La traducción actual de la Segunda Carta de San Pablo a los Tesalonicenses dice: «Porque el misterio de la iniquidad ya está en acción» (2:7). El mysterium iniquitatis, el misterio del mal, se reveló el miércoles por la mañana en un frondoso barrio de Minneapolis; no solo la iniquidad, sino el mal.
Los detectives están ocupados determinando qué llevó al asesino a cometer algo tan horrendo. Pero ningún detective puede llegar a la raíz del mal, por qué esta persona recurrió al crimen y aquella no, por qué la ira o las frustraciones de esta persona se tornaron asesinas mientras que otros crecieron y maduraron ante las dificultades de la vida. Todos pecamos porque pecar es divertido, pero este no era ese tipo de pecado. Era sádico. La pureza del mal es tan obvia como difícil de comprender.

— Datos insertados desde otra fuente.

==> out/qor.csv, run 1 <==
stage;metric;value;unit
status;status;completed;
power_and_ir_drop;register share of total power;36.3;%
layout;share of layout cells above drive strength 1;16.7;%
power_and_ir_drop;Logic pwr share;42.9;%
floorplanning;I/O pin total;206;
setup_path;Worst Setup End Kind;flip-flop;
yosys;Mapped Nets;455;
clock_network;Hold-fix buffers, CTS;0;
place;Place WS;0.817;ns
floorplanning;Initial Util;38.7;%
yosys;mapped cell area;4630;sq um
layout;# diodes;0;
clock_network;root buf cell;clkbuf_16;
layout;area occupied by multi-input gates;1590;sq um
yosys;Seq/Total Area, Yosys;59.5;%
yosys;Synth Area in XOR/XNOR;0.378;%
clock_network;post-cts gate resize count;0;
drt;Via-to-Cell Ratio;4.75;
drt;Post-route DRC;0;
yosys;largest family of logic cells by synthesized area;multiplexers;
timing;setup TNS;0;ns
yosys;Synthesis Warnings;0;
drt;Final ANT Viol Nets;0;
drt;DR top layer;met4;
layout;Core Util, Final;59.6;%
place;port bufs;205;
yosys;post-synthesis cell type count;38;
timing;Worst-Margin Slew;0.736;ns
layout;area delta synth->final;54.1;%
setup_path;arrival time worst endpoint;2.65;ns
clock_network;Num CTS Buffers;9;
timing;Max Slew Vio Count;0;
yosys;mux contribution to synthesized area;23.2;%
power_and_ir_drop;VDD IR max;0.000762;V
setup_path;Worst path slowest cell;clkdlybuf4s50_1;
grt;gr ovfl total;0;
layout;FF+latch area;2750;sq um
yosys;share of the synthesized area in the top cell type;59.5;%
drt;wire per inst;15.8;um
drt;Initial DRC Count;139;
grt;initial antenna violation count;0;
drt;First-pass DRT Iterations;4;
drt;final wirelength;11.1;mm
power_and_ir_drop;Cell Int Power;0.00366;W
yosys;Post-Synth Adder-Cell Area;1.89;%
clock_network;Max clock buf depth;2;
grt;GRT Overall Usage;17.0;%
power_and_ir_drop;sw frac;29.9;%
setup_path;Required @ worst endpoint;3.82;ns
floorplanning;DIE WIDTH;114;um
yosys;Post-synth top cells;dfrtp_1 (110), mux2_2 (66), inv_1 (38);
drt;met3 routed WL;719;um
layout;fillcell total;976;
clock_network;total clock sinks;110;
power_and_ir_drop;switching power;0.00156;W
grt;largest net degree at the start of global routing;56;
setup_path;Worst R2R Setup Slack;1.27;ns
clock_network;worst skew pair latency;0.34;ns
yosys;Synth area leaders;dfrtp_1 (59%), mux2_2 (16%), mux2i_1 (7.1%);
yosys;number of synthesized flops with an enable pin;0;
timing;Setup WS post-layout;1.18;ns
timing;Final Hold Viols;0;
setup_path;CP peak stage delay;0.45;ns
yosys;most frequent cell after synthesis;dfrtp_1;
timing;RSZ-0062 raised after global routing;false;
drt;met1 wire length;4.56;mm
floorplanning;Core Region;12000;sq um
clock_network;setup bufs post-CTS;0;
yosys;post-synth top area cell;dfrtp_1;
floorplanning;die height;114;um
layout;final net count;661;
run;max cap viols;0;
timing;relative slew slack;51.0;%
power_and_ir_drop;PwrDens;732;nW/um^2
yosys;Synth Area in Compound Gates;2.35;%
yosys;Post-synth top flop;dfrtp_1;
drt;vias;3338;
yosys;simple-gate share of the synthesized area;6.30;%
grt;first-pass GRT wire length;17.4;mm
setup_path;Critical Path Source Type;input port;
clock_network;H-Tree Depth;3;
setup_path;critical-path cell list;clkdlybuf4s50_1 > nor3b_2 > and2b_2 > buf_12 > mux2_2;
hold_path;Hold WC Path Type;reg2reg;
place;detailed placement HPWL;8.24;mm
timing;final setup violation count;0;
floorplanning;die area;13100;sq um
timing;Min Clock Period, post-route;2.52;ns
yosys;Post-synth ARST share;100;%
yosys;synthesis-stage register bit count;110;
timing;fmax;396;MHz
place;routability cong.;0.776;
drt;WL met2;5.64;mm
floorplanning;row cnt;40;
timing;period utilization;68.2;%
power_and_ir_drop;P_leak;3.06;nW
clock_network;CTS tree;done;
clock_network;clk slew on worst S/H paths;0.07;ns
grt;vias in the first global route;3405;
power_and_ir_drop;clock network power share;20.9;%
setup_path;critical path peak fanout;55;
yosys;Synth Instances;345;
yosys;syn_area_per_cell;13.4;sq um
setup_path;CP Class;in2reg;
$ cat src/rtl/matrix_line_loader.sv
// Packs a byte stream into LANES-wide RAM lines for the dot-product engine, then
// kicks the engine once per load and holds off new loads until it reports done.
module matrix_line_loader #(
  parameter int unsigned LANES     = 16,
  parameter int unsigned DATA_W    = 8,
  parameter int unsigned NUM_LINES = 256,
  parameter int unsigned ADDR_W    = 8
) (
  input  logic                    clock,
  input  logic                    reset_l,
  input  logic                    start,
  input  logic                    in_valid,
  input  logic [DATA_W-1:0]       in_data,
  output logic                    in_ready,
  output logic                    wr_en,
  output logic [ADDR_W-1:0]       wr_addr,
  output logic [LANES*DATA_W-1:0] wr_data,
  output logic                    engine_start,
  input  logic                    engine_done,
  output logic                    busy,
  output logic [7:0]              load_count
);

  localparam int unsigned LaneW = (LANES > 1) ? $clog2(LANES) : 1;
  localparam int unsigned LineW = LANES * DATA_W;
  localparam logic [LaneW-1:0]  LastLane = LaneW'(LANES - 1);
  localparam logic [ADDR_W-1:0] LastLine = ADDR_W'(NUM_LINES - 1);

  typedef enum logic [2:0] {StIdle, StFill, StWrite, StKick, StWait} state_e;

  state_e             state_q, state_d;
  logic [LaneW-1:0]   lane_idx_q, lane_idx_d;
  logic [ADDR_W-1:0]  line_addr_q, line_addr_d;
  logic [LineW-1:0]   line_q, line_d;
  logic [ADDR_W-1:0]  wr_addr_q, wr_addr_d;
  logic [LineW-1:0]   wr_data_q, wr_data_d;
  logic [7:0]         load_count_q, load_count_d;

  logic beat;
  logic last_beat;

  assign beat      = (state_q == StFill) && in_valid;
  assign last_beat = beat && (lane_idx_q == LastLane);

  // State register
  always_ff @(posedge clock or negedge reset_l) begin
    if (!reset_l) begin
      state_q <= StIdle;
    end else begin
      state_q <= state_d;
    end
  end

  // Next-state logic
  always_comb begin
    state_d = state_q;
    case (state_q)
      StIdle:  if (start) state_d = StFill;
      StFill:  if (last_beat) state_d = StWrite;
      StWrite: state_d = (line_addr_q == LastLine) ? StKick : StFill;
      StKick:  state_d = StWait;
      StWait:  if (engine_done) state_d = StIdle;
      default: state_d = StIdle;
    endcase
  end

  // Datapath next-state
  always_comb begin
    lane_idx_d   = lane_idx_q;
    line_addr_d  = line_addr_q;
    line_d       = line_q;
    wr_addr_d    = wr_addr_q;
    wr_data_d    = wr_data_q;
    load_count_d = load_count_q;

    if (state_q == StIdle && start) begin
      lane_idx_d  = '0;
      line_addr_d = '0;
    end

    if (beat) begin
      line_d[int'(lane_idx_q)*DATA_W +: DATA_W] = in_data;
      lane_idx_d = (lane_idx_q == LastLane) ? '0 : lane_idx_q + LaneW'(1);
    end

    // Capture the completed line, including this cycle's byte, for the WRITE cycle.
    if (last_beat) begin
      wr_data_d = line_d;
      wr_addr_d = line_addr_q;
    end

    if (state_q == StWrite && line_addr_q != LastLine) begin
      line_addr_d = line_addr_q + ADDR_W'(1);
      lane_idx_d  = '0;
    end

    if (state_q == StWait && engine_done) begin
      load_count_d = load_count_q + 8'd1;
    end
  end

  always_ff @(posedge clock or negedge reset_l) begin
    if (!reset_l) begin
      lane_idx_q   <= '0;
      line_addr_q  <= '0;
      line_q       <= '0;
      wr_addr_q    <= '0;
      wr_data_q    <= '0;
      load_count_q <= '0;
    end else begin
      lane_idx_q   <= lane_idx_d;
      line_addr_q  <= line_addr_d;
      line_q       <= line_d;
      wr_addr_q    <= wr_addr_d;
      wr_data_q    <= wr_data_d;
      load_count_q <= load_count_d;
    end
  end

  // Outputs decode the state register directly, so they carry no combinational input path.
  always_comb begin
    in_ready     = (state_q == StFill);
    wr_en        = (state_q == StWrite);
    engine_start = (state_q == StKick);
    busy         = (state_q != StIdle);
    wr_addr      = wr_addr_q;
    wr_data      = wr_data_q;
    load_count   = load_count_q;
  end

endmodule
File: config.mk
export PLATFORM = sky130hd
export DESIGN_NAME = calc_launcher
export DESIGN_NICKNAME = d
export VERILOG_FILES = /design/src/rtl/calc_launcher.sv
export SDC_FILE = /design/constraint.sdc
export NUM_CORES = 1
export LEC_CHECK = 0
export BUFFER_PORTS_ARGS = -buffer_cell sky130_fd_sc_hd__buf_4
export CAP_MARGIN = 20
export CORE_MARGIN = 2
export CORE_UTILIZATION = 52
export CTS_CLUSTER_SIZE = 20
export DETAILED_ROUTE_END_ITERATION = 10
export HOLD_SLACK_MARGIN = 0.08
export PLACE_DENSITY = 0.8
export REMOVE_ABC_BUFFERS = 1
export SLEW_MARGIN = 20
export SYNTH_ARGS = -nofsm -noshare
export SYNTH_HDL_FRONTEND = slang
export SYNTH_SLANG_ARGS = --single-unit
File: constraint.sdc
create_clock -name clk -period 3.25 [get_ports clk]
set_clock_uncertainty 0.1 [all_clocks]
set_input_delay 0.4875 -clock clk [delete_from_list [all_inputs] [get_ports clk]]
set_output_delay 0.4875 -clock clk [all_outputs]
set_load 0.01 [all_outputs]
### config.mk
export PLATFORM = sky130hd
export DESIGN_NAME = darkroom_sample_fifo
export DESIGN_NICKNAME = d
export VERILOG_FILES = /design/src/rtl/darkroom_sample_fifo.sv
export SDC_FILE = /design/constraint.sdc
export NUM_CORES = 2
export LEC_CHECK = 0
export BUFFER_PORTS_ARGS = -buffer_cell sky130_fd_sc_hd__buf_4
export CORE_MARGIN = 1.5
export CORE_UTILIZATION = 45
export DETAILED_ROUTE_END_ITERATION = 8
export PLACE_DENSITY = 0.6
export SLEW_MARGIN = 10
export SYNTH_ARGS = -nofsm -noshare
export SYNTH_HDL_FRONTEND = slang
export SYNTH_SLANG_ARGS = --single-unit
### constraint.sdc
create_clock -name clock -period 17.95 [get_ports clock]
set_input_delay 0 -clock clock [delete_from_list [all_inputs] [get_ports clock]]
set_output_delay 0 -clock clock [all_outputs]
set_load 0.05 [all_outputs]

Una de las lecciones más horribles de vivir una larga vida es comprender que la enfermedad mental y el mal son distintos, pero la línea que los separa es difusa. Se alimentan mutuamente, se nutren mutuamente. En un momento dado, la enfermedad mental prepara el terreno para un deseo maligno y, en otro, este se materializa y se convierte en un plan. Finalmente, se supera la última inhibición y el plan se ejecuta; el mal irrumpe en la vida de otros. Las etapas son las mismas, aunque no siempre culminen en un acto asesino. Y el hecho de que sean tan reconocibles no las hace explicables.

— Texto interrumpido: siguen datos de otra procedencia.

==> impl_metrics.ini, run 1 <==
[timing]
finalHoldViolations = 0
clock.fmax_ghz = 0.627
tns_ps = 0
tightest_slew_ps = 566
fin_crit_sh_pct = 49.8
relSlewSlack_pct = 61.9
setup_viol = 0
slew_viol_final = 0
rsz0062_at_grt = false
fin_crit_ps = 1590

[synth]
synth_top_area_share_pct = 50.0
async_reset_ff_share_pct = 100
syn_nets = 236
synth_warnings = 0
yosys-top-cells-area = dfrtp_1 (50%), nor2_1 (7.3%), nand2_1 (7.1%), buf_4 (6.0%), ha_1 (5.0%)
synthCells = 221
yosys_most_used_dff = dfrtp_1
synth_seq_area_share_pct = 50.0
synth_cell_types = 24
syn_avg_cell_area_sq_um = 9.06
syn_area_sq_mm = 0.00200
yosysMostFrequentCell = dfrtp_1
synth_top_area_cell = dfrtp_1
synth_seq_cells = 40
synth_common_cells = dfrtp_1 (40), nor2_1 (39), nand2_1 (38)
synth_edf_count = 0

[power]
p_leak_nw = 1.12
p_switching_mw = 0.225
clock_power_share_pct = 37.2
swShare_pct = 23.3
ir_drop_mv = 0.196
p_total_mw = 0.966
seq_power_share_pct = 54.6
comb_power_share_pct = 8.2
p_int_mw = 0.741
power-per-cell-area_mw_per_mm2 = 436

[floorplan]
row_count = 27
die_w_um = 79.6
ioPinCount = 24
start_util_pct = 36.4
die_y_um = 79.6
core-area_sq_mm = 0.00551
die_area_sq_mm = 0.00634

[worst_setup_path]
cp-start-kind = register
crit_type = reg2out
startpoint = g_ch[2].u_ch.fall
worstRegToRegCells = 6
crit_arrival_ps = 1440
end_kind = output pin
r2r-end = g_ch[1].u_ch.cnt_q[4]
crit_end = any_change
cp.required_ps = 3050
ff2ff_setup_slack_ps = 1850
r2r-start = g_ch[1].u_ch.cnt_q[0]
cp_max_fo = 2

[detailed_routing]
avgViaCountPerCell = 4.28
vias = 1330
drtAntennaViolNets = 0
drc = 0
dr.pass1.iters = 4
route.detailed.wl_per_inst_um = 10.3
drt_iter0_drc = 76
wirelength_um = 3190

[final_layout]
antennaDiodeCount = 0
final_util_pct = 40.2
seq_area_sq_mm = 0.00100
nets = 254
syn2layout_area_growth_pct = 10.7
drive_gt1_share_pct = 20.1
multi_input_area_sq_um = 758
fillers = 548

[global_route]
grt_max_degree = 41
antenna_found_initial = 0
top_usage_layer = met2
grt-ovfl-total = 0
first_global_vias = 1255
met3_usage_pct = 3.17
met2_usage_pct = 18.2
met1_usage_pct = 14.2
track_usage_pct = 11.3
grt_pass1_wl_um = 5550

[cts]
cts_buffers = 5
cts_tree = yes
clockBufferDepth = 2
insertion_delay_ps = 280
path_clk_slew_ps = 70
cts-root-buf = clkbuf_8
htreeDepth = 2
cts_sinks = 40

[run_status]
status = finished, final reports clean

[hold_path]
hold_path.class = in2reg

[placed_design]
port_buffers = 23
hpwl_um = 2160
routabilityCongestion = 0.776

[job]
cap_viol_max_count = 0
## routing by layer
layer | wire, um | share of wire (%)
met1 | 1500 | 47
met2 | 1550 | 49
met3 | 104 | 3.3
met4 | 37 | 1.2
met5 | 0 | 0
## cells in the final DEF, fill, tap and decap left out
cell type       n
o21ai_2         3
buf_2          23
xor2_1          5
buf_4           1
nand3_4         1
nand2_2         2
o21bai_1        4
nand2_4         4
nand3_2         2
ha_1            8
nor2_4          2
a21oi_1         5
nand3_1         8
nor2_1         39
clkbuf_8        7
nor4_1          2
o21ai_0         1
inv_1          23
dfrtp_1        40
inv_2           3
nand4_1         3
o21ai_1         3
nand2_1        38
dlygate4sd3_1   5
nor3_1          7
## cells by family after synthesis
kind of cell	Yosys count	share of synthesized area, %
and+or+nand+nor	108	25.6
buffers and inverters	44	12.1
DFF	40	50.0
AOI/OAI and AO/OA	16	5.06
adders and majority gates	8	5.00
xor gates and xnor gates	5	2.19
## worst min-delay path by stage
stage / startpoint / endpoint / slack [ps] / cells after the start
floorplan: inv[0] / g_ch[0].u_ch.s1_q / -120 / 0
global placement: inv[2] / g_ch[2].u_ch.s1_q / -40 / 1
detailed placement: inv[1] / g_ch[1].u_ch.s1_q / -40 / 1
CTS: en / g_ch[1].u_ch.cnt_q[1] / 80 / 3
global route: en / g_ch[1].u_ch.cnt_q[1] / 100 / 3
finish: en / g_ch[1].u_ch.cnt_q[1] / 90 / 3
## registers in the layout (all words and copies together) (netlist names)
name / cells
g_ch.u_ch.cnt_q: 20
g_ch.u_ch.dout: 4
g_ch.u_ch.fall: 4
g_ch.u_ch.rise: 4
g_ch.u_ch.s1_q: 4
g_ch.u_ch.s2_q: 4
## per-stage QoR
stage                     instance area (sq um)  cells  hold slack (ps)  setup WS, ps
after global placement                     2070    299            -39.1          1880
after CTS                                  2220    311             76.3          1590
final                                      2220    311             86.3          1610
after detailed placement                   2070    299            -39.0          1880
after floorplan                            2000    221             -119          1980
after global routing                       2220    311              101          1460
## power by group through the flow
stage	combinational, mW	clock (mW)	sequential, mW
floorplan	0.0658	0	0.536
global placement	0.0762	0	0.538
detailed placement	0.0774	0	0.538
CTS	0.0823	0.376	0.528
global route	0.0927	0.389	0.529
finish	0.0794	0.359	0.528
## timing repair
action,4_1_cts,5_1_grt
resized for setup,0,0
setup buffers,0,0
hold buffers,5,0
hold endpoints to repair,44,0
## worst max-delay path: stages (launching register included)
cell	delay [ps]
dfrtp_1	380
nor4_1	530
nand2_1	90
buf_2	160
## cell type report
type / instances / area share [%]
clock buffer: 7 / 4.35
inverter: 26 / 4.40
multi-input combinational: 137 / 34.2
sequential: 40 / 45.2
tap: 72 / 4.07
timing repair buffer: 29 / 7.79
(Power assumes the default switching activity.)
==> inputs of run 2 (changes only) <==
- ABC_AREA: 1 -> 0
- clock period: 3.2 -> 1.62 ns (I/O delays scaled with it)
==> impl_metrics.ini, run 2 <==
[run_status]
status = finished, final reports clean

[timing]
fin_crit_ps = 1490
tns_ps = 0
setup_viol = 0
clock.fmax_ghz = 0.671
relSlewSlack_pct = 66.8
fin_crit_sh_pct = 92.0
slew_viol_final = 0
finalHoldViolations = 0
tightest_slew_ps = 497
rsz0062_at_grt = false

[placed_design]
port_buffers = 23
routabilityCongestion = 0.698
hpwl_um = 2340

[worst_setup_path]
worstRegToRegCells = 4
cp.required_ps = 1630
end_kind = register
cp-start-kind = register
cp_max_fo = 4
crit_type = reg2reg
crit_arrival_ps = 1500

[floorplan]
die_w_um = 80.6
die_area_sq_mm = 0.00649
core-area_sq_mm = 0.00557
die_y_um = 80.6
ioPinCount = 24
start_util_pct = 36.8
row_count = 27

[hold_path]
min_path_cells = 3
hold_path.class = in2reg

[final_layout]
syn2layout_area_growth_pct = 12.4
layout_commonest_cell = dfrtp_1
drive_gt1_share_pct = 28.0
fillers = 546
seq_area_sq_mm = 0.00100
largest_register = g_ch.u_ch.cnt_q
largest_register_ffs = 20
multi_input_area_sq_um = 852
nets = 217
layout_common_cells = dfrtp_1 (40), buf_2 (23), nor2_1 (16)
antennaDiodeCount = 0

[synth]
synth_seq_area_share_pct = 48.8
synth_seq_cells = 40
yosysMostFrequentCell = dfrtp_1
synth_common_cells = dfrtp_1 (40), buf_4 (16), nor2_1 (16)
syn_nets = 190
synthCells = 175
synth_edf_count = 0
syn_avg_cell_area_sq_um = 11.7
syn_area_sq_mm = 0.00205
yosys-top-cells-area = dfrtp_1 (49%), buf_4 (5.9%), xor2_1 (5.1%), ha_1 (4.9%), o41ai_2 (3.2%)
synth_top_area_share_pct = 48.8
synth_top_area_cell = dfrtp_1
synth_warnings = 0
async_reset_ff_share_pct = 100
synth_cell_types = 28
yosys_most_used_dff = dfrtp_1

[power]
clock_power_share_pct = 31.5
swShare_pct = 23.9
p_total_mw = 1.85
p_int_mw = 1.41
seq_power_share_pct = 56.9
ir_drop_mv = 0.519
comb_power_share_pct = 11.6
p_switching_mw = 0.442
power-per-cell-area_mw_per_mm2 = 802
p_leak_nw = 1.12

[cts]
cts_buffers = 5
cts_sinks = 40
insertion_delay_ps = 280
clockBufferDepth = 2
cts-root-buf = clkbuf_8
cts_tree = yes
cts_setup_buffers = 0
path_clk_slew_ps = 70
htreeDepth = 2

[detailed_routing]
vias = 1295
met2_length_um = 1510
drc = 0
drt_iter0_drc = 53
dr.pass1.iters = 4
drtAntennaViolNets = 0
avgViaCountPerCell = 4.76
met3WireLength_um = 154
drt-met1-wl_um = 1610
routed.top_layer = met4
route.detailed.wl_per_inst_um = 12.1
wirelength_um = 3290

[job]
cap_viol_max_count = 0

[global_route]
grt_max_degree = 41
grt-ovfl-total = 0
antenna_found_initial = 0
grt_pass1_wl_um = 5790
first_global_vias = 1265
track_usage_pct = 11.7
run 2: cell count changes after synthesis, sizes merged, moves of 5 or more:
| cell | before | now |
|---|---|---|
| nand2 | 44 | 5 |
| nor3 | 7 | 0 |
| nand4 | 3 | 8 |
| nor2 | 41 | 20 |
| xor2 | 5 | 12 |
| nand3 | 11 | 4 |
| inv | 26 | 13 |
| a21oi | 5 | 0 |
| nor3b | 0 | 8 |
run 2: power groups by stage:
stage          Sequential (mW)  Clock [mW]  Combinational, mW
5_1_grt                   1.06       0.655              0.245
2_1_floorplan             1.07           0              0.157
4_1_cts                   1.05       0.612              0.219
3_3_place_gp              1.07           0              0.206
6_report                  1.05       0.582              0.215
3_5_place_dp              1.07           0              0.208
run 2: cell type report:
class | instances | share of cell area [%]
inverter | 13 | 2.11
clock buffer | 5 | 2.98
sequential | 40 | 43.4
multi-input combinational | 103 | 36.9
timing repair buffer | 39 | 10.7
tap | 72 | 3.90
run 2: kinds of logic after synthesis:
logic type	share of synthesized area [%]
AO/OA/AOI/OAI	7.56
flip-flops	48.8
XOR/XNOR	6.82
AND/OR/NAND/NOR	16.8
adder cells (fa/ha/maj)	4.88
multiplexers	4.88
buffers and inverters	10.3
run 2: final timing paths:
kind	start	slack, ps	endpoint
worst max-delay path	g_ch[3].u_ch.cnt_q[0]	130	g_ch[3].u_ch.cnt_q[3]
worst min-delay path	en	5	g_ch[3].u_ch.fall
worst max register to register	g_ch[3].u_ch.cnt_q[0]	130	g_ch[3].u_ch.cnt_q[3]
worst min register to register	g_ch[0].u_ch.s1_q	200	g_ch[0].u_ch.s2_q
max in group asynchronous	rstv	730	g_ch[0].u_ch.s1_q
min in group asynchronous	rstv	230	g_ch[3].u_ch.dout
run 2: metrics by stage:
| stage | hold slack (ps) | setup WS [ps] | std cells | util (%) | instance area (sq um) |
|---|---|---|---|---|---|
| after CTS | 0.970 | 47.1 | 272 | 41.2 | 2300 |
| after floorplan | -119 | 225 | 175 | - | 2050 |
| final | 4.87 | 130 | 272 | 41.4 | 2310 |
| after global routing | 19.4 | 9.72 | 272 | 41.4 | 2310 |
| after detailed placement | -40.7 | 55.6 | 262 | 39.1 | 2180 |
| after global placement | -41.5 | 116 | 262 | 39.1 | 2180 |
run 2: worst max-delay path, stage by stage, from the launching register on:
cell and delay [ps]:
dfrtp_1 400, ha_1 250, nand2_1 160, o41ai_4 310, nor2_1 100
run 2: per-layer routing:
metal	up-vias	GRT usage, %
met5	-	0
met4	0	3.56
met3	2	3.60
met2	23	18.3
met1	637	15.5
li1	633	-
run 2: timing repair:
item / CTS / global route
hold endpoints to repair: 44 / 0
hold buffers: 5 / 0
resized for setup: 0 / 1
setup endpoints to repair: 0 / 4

Sea cual sea el tormento al que se enfrentó el agresor, no hay una explicación racional para este horrible acto. El misterio del mal sigue siendo un misterio, algo que, en última instancia, escapa a nuestra comprensión. Por mucho que aprendamos sobre los detalles del mal, su origen, por qué se potencia en algunos y permanece latente en otros, todo esto se esconde tras un velo que no podemos ver.
El Libro de Job es instructivo en este punto. Cuando los amigos de Job intentan explicarle por qué sufría, Dios los reprende. Ante el sufrimiento inmediato, las explicaciones son distracciones. Lo único que se puede hacer es estar presente —en persona y en oración— con quienes sufren, para fomentar la solidaridad cristiana. No recuerdo nada de lo que me dijeron las 200 personas que asistieron al velatorio de mi madre, pero sí recuerdo quiénes vinieron y lo reconfortante que fue su presencia.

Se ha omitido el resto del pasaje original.